Enigma Records co-founder Bill Hein described the band's market position: "A lot of Christian kids liked rock 'n' roll, and they were bored with a lot of the Christian music they were hearing. So Stryper comes out and they're doing rock 'n' roll. If you like Ozzy Osbourne, if you like Judas Priest, but you're a Christian? Well, here's Stryper."

=== Mainstream press ===
In April 1986, People magazine devoted a multi-page feature to Stryper, with journalist Michael Small describing them as "a marriage of very strange bedfellows—the soul of Debby Boone and the body of Ozzy Osbourne", and characterising Stryper as aspiring "to become a born-again Mötley Crüe".

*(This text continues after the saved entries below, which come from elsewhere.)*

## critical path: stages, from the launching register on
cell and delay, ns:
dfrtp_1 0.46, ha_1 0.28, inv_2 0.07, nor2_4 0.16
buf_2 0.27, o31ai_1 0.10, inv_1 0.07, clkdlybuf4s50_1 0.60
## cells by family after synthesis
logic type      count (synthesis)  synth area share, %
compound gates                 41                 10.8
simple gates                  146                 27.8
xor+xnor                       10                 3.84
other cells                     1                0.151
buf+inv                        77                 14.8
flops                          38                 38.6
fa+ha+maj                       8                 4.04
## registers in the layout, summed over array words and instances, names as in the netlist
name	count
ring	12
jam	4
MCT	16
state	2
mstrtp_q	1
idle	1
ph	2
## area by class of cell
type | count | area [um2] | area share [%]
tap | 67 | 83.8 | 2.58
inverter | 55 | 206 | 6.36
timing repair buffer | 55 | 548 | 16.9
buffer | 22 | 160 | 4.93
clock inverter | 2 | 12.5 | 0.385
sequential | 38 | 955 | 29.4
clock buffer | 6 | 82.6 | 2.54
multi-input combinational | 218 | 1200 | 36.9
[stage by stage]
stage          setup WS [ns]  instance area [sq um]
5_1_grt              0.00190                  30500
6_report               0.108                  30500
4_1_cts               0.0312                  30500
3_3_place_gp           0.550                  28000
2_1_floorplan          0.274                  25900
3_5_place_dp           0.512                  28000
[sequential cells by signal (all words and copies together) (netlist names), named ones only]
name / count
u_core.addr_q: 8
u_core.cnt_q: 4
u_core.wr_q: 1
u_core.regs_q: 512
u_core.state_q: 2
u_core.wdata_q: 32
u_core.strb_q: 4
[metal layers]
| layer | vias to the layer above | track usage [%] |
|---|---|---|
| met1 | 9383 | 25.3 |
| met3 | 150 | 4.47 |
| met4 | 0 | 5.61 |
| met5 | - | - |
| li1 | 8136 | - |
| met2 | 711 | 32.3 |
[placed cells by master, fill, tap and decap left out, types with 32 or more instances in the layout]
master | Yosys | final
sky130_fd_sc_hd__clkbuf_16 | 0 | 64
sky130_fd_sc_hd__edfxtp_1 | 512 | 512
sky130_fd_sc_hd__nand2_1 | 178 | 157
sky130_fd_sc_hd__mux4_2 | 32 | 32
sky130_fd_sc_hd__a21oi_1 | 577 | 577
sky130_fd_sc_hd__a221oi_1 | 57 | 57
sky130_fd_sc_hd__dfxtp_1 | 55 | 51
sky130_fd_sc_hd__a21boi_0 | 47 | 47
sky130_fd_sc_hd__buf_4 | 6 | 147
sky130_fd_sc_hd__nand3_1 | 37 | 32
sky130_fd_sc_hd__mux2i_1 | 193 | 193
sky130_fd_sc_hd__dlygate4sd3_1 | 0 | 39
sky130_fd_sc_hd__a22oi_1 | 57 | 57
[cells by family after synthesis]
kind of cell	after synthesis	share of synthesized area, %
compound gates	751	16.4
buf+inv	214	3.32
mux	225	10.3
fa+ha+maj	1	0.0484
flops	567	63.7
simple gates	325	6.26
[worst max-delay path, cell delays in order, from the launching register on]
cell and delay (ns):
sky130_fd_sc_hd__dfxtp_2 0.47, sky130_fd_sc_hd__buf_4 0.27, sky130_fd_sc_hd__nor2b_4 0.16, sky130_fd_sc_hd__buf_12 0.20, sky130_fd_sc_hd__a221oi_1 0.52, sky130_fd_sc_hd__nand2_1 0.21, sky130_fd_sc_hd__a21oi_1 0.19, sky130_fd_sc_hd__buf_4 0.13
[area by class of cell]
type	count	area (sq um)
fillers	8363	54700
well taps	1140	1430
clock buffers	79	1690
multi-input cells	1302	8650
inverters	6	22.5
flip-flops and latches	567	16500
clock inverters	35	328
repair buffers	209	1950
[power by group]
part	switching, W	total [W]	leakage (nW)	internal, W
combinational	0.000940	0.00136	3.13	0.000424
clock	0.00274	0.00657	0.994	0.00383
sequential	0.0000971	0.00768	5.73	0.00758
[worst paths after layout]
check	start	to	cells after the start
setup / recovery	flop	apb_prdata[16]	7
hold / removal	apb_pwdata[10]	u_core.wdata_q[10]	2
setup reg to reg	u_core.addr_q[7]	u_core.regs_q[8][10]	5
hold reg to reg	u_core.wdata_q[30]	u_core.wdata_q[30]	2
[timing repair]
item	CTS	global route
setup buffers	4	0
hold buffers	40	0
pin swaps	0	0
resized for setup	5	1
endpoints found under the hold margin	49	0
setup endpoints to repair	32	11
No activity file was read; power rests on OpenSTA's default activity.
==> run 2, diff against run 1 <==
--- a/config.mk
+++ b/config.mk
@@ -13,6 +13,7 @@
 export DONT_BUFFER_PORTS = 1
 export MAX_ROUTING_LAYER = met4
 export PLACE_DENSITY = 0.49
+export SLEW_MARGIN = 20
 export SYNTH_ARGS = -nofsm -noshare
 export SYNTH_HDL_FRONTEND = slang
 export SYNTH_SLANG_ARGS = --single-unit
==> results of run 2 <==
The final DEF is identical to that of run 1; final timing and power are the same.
<file path="src/rtl/fetch_unit_pkg.sv">
// Fetch unit shared definitions: FSM state encodings,
// default reset PC and the npc alignment helper.
package fetch_unit_pkg;

    typedef enum logic [2:0] {
        FETCH_REQ   = 3'd0,
        FETCH_WAIT  = 3'd1,
        FETCH_ISSUE = 3'd2,
        FETCH_EXEC  = 3'd3,
        FETCH_FAULT = 3'd4
    } fetch_state_e;

    localparam logic [31:0] FETCH_RESET_PC = 32'h0000_0000;

    // Instructions are word aligned; any low-bit set is a fault.
    function automatic logic is_aligned(input logic [31:0] addr);
        return (addr[1:0] == 2'b00);
    endfunction

endpackage

</file>
<file path="src/rtl/fetch_retire_counter.sv">
// Committed-instruction counter: 32-bit, wraps modulo 2^32.
// Ports: clk, rst (async high), i_en (count), o_cnt (value).
module fetch_retire_counter (
    input  logic        clk,
    input  logic        rst,
    input  logic        i_en,
    output logic [31:0] o_cnt
);

    logic [31:0] r_cnt;

    always_ff @(posedge clk or posedge rst) begin
        if (rst) begin
            r_cnt <= 32'd0;
        end else if (i_en) begin
            r_cnt <= r_cnt + 32'd1;
        end
    end

    assign o_cnt = r_cnt;

endmodule

</file>
<file path="src/rtl/fetch_unit.sv">
// PC owner and fetch sequencer: REQ -> WAIT -> ISSUE -> EXEC loop.
// Ports: imem req/rsp, decode valid/ready, npc commit, pc, fault, retire_cnt.
module fetch_unit
    import fetch_unit_pkg::*;
#(
    parameter logic [31:0] RESET_PC = FETCH_RESET_PC
) (
    input  logic        clk,
    input  logic        rst,
    input  logic [31:0] npc,
    input  logic        pc_update,
    output logic        imem_req_valid,
    input  logic        imem_req_ready,
    output logic [31:0] imem_addr,
    input  logic        imem_rsp_valid,
    input  logic [31:0] imem_rsp_data,
    output logic        inst_valid,
    input  logic        inst_ready,
    output logic [31:0] inst,
    output logic [31:0] pc,
    output logic        fault,
    output logic [31:0] retire_cnt
);

    fetch_state_e r_state;
    fetch_state_e w_state_nxt;

    logic [31:0] r_pc;
    logic [31:0] r_inst;
    logic        r_fault;

    logic        w_commit;
    logic        w_npc_ok;
    logic        w_rsp_take;

    // A commit only counts while execute owns the instruction.
    assign w_commit   = (r_state == FETCH_EXEC) && pc_update;
    assign w_npc_ok   = is_aligned(npc);
    assign w_rsp_take = (r_state == FETCH_WAIT) && imem_rsp_valid;

    // State register
    always_ff @(posedge clk or posedge rst) begin
        if (rst) begin
            r_state <= FETCH_REQ;
        end else begin
            r_state <= w_state_nxt;
        end
    end

    // Next-state logic
    always_comb begin
        w_state_nxt = r_state;
        unique case (r_state)
            FETCH_REQ: begin
                if (imem_req_ready) begin
                    w_state_nxt = FETCH_WAIT;
                end
            end
            FETCH_WAIT: begin
                if (imem_rsp_valid) begin
                    w_state_nxt = FETCH_ISSUE;
                end
            end
            FETCH_ISSUE: begin
                if (inst_ready) begin
                    w_state_nxt = FETCH_EXEC;
                end
            end
            FETCH_EXEC: begin
                if (pc_update) begin
                    w_state_nxt = w_npc_ok ? FETCH_REQ : FETCH_FAULT;
                end
            end
            FETCH_FAULT: begin
                w_state_nxt = FETCH_FAULT;
            end
            default: begin
                // Unused encodings park in the terminal state.
                w_state_nxt = FETCH_FAULT;
            end
        endcase
    end

    // Output decode; request is masked while reset is held.
    always_comb begin
        imem_req_valid = 1'b0;
        inst_valid     = 1'b0;
        unique case (r_state)
            FETCH_REQ:   imem_req_valid = ~rst;
            FETCH_ISSUE: inst_valid     = 1'b1;
            default: begin
                imem_req_valid = 1'b0;
                inst_valid     = 1'b0;
            end
        endcase
    end

    // PC only moves on an aligned commit.
    always_ff @(posedge clk or posedge rst) begin
        if (rst) begin
            r_pc <= RESET_PC;
        end else if (w_commit && w_npc_ok) begin
            r_pc <= npc;
        end
    end

    always_ff @(posedge clk or posedge rst) begin
        if (rst) begin
            r_inst <= 32'd0;
        end else if (w_rsp_take) begin
            r_inst <= imem_rsp_data;
        end
    end

    // Sticky until reset.
    always_ff @(posedge clk or posedge rst) begin
        if (rst) begin
            r_fault <= 1'b0;
        end else if (w_commit && !w_npc_ok) begin
            r_fault <= 1'b1;
        end
    end

    fetch_retire_counter u_retire (
        .clk   (clk),
        .rst   (rst),
        .i_en  (w_commit),
        .o_cnt (retire_cnt)
    );

    assign imem_addr = r_pc;
    assign pc        = r_pc;
    assign inst      = r_inst;
    assign fault     = r_fault;

endmodule

</file>
<file path="config.mk">
export PLATFORM = sky130hd
export DESIGN_NAME = fetch_unit
export DESIGN_NICKNAME = d
export VERILOG_FILES = /design/src/rtl/fetch_unit_pkg.sv /design/src/rtl/fetch_retire_counter.sv /design/src/rtl/fetch_unit.sv
export SDC_FILE = /design/constraint.sdc
export NUM_CORES = 1
export LEC_CHECK = 0
export CORE_MARGIN = 1.5
export CORE_UTILIZATION = 44
export DETAILED_ROUTE_END_ITERATION = 8
export GPL_TIMING_DRIVEN = 0
export HOLD_SLACK_MARGIN = 0.02
export PLACE_DENSITY = 0.88
export SYNTH_ARGS = -nofsm -noshare
export SYNTH_HDL_FRONTEND = slang
export SYNTH_SLANG_ARGS = --single-unit
</file>
<file path="constraint.sdc">
create_clock -name clk -period 5.3 [get_ports clk]
set_input_delay 1.06 -clock clk [delete_from_list [all_inputs] [get_ports clk]]
set_output_delay 1.06 -clock clk [all_outputs]
set_load 0.05 [all_outputs]
</file>
# Yosys cells after proc, flatten, opt, wreduce, memory -nomap -nowiden
# Index checks and enable logic that the tools add are counted.
# word_totals
reg_bits	100
output_inout_bits	131
word_cells	30
# op_classes
bitwise	1
eq_ne	7
n_reduce_logical	8
n_addsub	1
n_mux	8
# op_table
operator	count
32-bit by 1-bit adder with 32-bit output, second input constant	1
3-bit 2-to-1 mux	5
3-bit one-hot mux with 4 select lines	1
2-bit inequality test, second input constant	4
3-bit by 2-bit == test with 1-bit output, second input constant	2
1-bit logical AND	4
4-bit AND reduction	1
3-bit by 1-bit == test with 1-bit output, second input constant	1
3-bit logical NOT	1
2-bit logical NOT	1
1-bit 2-to-1 mux	2
1-bit logical NOT	1
1-bit inverter	1

# Depth between registers and ports, before layout
# depth
word_depth	4
ltp_mapped	6
ltp_nobuf	6

# Hierarchy
# Synthesis repeated with hierarchy kept, for this count alone.
# hier_totals
hier_cells	316
hier_area_um2	4480.5
# modules_own_cells
mod	seq_area_each_um2	area_each_um2	cells_each	n_inst
fetch_unit	1701.6	2970.3	190	1
fetch_retire_counter	800.8	1510.2	126	1

# Worst setup path after synthesis
# OpenSTA, ideal clock, no wires.
# synth_timing
path_kind	input -> output
from	in rst
to	out imem_req_valid
arrival_time_ps	2509
required_time_ps	4240
path_buffers	0
cell_stages	1
slack_ps	1731
cell_sequence	nor4_1
# synth_via
elab_chain_cells	2
# synth_lines
item	line	rtl
from (decl)	fetch_unit.sv:9	input logic rst,
1-bit inverter	fetch_unit.sv:89	FETCH_REQ: imem_req_valid = ~rst;
1-bit 2-to-1 mux	fetch_unit.sv:88	unique case (r_state)
to (decl)	fetch_unit.sv:12	output logic imem_req_valid,
# Every way passes these cells.

# Final worst setup path
# Ends and elaborated chain as after synthesis.
==> src/rtl/switch_debounce3.sv <==
`default_nettype none
// ============================================================================
//  Module   : switch_debounce3
//  Purpose  : Synchronise and debounce three slide switches. Emits one-cycle
//             toggle strobes and a retriggerable, time-stretched buzzer enable.
//  Revision : 1.0  initial release
// ============================================================================
module switch_debounce3 #(
   parameter int DEBOUNCE_CYCLES = 1000000,
   parameter int BEEP_CYCLES     = 5000000,
   parameter int CNT_W           = 20,
   parameter int BEEP_W          = 23
) (
   input  logic       clk,
   input  logic       rst,
   input  logic [2:0] sw_raw,
   output logic       S3,
   output logic       S2,
   output logic       S1,
   output logic [2:0] toggle,
   output logic       Buzzer
);

   localparam logic [CNT_W-1:0]  c_cnt_last  = CNT_W'(DEBOUNCE_CYCLES - 1);
   localparam logic [BEEP_W-1:0] c_beep_load = BEEP_W'(BEEP_CYCLES);

   logic [2:0]        r_sync0;
   logic [2:0]        r_sync1;
   logic [2:0]        w_level;
   logic [2:0]        w_toggle;
   logic [BEEP_W-1:0] r_beep_cnt;

   // Plain two-flop synchroniser; nothing may sit between the stages.
   always_ff @(posedge clk) begin
      if (rst) begin
         r_sync0 <= 3'b000;
         r_sync1 <= 3'b000;
      end else begin
         r_sync0 <= sw_raw;
         r_sync1 <= r_sync0;
      end
   end

   genvar ch;
   generate
      for (ch = 0; ch < 3; ch++) begin : g_chan
         logic [CNT_W-1:0] r_cnt;
         logic             r_level;
         logic             r_toggle;

         // Any agreement between input and output restarts the qualification window.
         always_ff @(posedge clk) begin
            if (rst) begin
               r_cnt    <= '0;
               r_level  <= 1'b0;
               r_toggle <= 1'b0;
            end else if (r_sync1[ch] == r_level) begin
               r_cnt    <= '0;
               r_toggle <= 1'b0;
            end else if (r_cnt == c_cnt_last) begin
               r_cnt    <= '0;
               r_level  <= r_sync1[ch];
               r_toggle <= 1'b1;
            end else begin
               r_cnt    <= r_cnt + 1'b1;
               r_toggle <= 1'b0;
            end
         end

         assign w_level[ch]  = r_level;
         assign w_toggle[ch] = r_toggle;
      end
   endgenerate

   // Reload rather than accumulate so a burst of flips gives one continuous chirp.
   always_ff @(posedge clk) begin
      if (rst) begin
         r_beep_cnt <= '0;
      end else if (|w_toggle) begin
         r_beep_cnt <= c_beep_load;
      end else if (r_beep_cnt != '0) begin
         r_beep_cnt <= r_beep_cnt - 1'b1;
      end
   end

   assign S3     = w_level[2];
   assign S2     = w_level[1];
   assign S1     = w_level[0];
   assign toggle = w_toggle;
   assign Buzzer = (r_beep_cnt != '0);

endmodule
`default_nettype wire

Billboard described Stryper in April 1984 as "the first Christian heavy metal band", characterising them as "Van Halen for Jesus—wears spandex and leather, but goes directly from the gig to Bible study." Writing in Billboards Talent in Action concert review section in January 1985, Ethlie Ann Vare offered a mixed assessment: "Enigma Records' Orange County find isn't a terrible band. But it is a very ordinary hard rock band, most of whose numbers sound like outtakes from the last Iron Maiden album." Vare praised Robert Sweet's drumming as "easily the most interesting aspect of the show," while noting that "his innovative style often works at odds with the plodding conventionality of his cohorts." Australian music historian Glenn A. Baker, writing in The Canberra Times in June 1986, felt that Christian hard rock was "gaining incredible momentum" with Stryper at its forefront.

Also in 1985, Kerrang! critic Howard Johnson gave Soldiers Under Command a rating of KKK½, praising Oz Fox for having "a neat line in lead rabble-rousin'" with "bursts are reasonably innovative in the Metal environment," and concluding: "if you like your Metal polished but heavy, then Stryper are gonna kick your ass." In December 1985, Kerrang! founder Geoff Barton wrote that he enjoyed "Stryper's music" and admired "them as players," predicting "they have the potential to become a very, very big band," and describing them as having taken the idea that "music is the message... one step beyond."

Writing for Nya Okej in 1986, Jörgen Holmstedt described To Hell with the Devil as "the best of three Stryper albums", noting that it contained "the same fine and melodious guitar rock as the two previous releases", and that on tracks such as "Honestly" the band sounded "almost like Styx".

Circus in January 1987 compared the band's harmonies to "the way other bands spit out power chords", concluding that their album was "more melodic than about 95% of their peers" while providing "more than enough energy to keep most jaded headbangers in neckbraces," and noting that "any doubts held by even their most skeptical critics were erased" by the commercial performance of To Hell with the Devil. Billboard noted in March 1987 that Stryper had "delivered music with a message, especially to the record industry: Christian metal sells."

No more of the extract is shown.